## TASK STATEMENT
Quote exactly and only this range of lines in the data below: the line that holds "# The standard" to the line that holds "# clusters). Port", both included.

= Beginning of Section =

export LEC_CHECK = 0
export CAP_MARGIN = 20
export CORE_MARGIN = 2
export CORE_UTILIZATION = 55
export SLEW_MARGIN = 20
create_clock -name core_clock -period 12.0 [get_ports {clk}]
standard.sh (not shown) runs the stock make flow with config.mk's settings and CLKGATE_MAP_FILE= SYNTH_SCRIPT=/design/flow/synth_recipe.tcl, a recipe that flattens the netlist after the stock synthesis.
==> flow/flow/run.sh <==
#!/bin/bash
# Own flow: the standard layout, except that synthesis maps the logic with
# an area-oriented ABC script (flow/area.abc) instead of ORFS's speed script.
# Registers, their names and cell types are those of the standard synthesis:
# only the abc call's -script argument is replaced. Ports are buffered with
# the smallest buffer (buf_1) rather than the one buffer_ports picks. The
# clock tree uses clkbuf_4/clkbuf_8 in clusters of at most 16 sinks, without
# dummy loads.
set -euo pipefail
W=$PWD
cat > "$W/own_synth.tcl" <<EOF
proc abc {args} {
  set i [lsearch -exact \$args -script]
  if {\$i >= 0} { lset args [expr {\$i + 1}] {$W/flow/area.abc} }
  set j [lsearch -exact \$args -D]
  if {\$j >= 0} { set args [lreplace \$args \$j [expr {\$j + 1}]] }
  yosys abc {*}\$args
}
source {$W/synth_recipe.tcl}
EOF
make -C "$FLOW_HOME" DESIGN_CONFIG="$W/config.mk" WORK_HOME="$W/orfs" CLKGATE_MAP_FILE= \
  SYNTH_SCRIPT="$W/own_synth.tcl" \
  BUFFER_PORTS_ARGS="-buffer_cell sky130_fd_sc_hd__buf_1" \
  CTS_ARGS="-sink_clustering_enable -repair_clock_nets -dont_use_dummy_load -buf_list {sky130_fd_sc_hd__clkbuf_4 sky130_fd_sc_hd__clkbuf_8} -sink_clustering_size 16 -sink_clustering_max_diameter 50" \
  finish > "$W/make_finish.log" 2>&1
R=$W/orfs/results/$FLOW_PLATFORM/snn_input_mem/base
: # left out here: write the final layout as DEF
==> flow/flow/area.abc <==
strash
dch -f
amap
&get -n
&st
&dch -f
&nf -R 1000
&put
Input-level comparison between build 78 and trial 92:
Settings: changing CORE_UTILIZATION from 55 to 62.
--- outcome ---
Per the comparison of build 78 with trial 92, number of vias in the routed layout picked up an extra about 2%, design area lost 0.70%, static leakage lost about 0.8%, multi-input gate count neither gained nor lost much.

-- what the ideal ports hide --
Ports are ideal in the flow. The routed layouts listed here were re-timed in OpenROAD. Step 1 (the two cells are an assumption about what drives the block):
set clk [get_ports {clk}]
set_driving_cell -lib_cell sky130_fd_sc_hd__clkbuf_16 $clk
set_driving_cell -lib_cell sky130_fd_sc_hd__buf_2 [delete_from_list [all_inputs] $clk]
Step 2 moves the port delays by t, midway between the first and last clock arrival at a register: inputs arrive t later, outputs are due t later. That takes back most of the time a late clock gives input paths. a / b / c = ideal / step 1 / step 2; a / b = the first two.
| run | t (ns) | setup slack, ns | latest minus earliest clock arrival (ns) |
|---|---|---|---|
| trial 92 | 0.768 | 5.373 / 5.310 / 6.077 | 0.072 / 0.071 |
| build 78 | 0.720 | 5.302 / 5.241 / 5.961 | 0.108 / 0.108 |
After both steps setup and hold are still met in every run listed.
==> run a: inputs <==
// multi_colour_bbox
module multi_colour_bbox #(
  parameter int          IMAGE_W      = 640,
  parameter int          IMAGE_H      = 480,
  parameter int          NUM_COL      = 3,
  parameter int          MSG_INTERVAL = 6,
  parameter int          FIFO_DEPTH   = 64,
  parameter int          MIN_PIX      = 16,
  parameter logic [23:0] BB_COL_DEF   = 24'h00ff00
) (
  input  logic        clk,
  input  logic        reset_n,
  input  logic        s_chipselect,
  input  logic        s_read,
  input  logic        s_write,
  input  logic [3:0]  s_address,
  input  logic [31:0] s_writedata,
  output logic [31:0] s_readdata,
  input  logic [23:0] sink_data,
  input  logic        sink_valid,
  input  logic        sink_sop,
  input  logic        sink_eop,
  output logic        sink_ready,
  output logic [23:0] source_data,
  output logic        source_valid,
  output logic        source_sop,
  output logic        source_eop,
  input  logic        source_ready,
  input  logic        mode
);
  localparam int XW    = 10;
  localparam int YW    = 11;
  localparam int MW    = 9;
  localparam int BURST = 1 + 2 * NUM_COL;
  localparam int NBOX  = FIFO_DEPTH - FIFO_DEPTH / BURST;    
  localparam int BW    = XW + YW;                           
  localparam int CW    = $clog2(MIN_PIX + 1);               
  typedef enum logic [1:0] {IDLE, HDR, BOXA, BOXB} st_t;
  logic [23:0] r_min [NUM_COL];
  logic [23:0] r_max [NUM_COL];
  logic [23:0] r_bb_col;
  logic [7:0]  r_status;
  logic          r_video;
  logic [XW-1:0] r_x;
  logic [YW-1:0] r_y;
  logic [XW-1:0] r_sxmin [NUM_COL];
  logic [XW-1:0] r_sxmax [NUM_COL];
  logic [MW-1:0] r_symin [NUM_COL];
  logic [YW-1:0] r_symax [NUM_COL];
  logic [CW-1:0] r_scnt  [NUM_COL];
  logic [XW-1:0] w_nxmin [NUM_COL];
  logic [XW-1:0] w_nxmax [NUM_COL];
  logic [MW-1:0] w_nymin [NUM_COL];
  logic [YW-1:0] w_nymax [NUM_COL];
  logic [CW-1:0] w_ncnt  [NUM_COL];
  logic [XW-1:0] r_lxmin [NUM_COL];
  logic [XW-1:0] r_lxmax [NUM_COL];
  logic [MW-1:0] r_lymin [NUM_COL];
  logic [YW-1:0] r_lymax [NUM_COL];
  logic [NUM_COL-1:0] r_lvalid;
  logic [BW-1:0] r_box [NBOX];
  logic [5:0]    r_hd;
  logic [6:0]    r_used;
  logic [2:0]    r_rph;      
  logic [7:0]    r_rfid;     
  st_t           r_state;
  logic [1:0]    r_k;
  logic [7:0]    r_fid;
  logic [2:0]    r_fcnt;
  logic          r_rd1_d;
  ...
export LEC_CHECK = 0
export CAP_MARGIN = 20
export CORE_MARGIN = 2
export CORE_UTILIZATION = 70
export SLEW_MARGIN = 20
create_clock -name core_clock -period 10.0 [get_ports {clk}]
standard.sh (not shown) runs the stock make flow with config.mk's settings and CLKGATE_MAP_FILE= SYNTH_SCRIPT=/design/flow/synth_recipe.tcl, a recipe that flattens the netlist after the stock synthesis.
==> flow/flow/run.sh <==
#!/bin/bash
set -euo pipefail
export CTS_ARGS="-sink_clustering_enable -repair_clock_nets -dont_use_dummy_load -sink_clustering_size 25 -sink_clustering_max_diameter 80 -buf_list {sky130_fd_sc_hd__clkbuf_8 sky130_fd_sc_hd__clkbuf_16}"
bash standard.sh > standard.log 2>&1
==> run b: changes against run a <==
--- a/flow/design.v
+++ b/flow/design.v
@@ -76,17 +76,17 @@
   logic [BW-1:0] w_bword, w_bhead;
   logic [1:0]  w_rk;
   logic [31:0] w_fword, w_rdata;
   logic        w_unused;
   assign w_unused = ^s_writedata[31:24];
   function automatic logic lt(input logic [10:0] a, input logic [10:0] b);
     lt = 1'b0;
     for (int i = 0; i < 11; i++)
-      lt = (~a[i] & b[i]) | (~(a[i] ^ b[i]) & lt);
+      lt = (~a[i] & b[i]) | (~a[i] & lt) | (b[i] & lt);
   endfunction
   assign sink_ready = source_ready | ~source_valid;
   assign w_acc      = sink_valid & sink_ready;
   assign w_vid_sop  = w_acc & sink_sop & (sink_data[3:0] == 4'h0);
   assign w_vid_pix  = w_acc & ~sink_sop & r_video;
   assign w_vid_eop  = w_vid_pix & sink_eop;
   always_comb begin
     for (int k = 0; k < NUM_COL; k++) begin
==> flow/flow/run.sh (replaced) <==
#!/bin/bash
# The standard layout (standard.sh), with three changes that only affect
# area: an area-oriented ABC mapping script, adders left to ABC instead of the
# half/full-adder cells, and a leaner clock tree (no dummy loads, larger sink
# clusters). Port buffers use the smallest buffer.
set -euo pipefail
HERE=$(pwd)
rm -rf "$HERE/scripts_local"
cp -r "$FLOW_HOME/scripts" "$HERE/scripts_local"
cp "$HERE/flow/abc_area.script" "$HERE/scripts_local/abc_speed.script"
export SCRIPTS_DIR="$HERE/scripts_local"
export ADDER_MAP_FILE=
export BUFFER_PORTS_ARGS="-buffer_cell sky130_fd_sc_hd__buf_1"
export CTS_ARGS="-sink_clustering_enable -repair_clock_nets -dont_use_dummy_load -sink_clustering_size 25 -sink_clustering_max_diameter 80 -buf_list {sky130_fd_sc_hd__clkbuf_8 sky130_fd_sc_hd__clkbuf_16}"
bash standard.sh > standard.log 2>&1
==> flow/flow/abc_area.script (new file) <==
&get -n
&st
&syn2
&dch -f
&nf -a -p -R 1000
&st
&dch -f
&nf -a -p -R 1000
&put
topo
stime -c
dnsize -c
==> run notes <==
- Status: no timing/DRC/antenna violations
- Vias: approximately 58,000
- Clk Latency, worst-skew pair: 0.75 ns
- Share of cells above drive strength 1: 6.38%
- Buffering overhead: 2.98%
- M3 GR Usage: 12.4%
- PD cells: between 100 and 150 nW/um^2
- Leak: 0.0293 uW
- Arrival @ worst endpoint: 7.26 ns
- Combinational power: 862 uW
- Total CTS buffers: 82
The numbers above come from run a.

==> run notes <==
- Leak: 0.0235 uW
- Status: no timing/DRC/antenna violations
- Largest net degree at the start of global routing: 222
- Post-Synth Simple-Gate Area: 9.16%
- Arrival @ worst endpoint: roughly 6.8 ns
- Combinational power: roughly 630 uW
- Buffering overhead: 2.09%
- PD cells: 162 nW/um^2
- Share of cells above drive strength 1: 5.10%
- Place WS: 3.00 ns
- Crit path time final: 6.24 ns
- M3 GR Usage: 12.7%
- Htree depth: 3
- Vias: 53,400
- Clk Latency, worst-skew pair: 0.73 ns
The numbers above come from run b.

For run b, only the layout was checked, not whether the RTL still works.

= End of Section =

## ANSWER TO THE EXERCISE
# The standard layout (standard.sh), with three changes that only affect
# area: an area-oriented ABC mapping script, adders left to ABC instead of the
# half/full-adder cells, and a leaner clock tree (no dummy loads, larger sink
# clusters). Port buffers use the smallest buffer.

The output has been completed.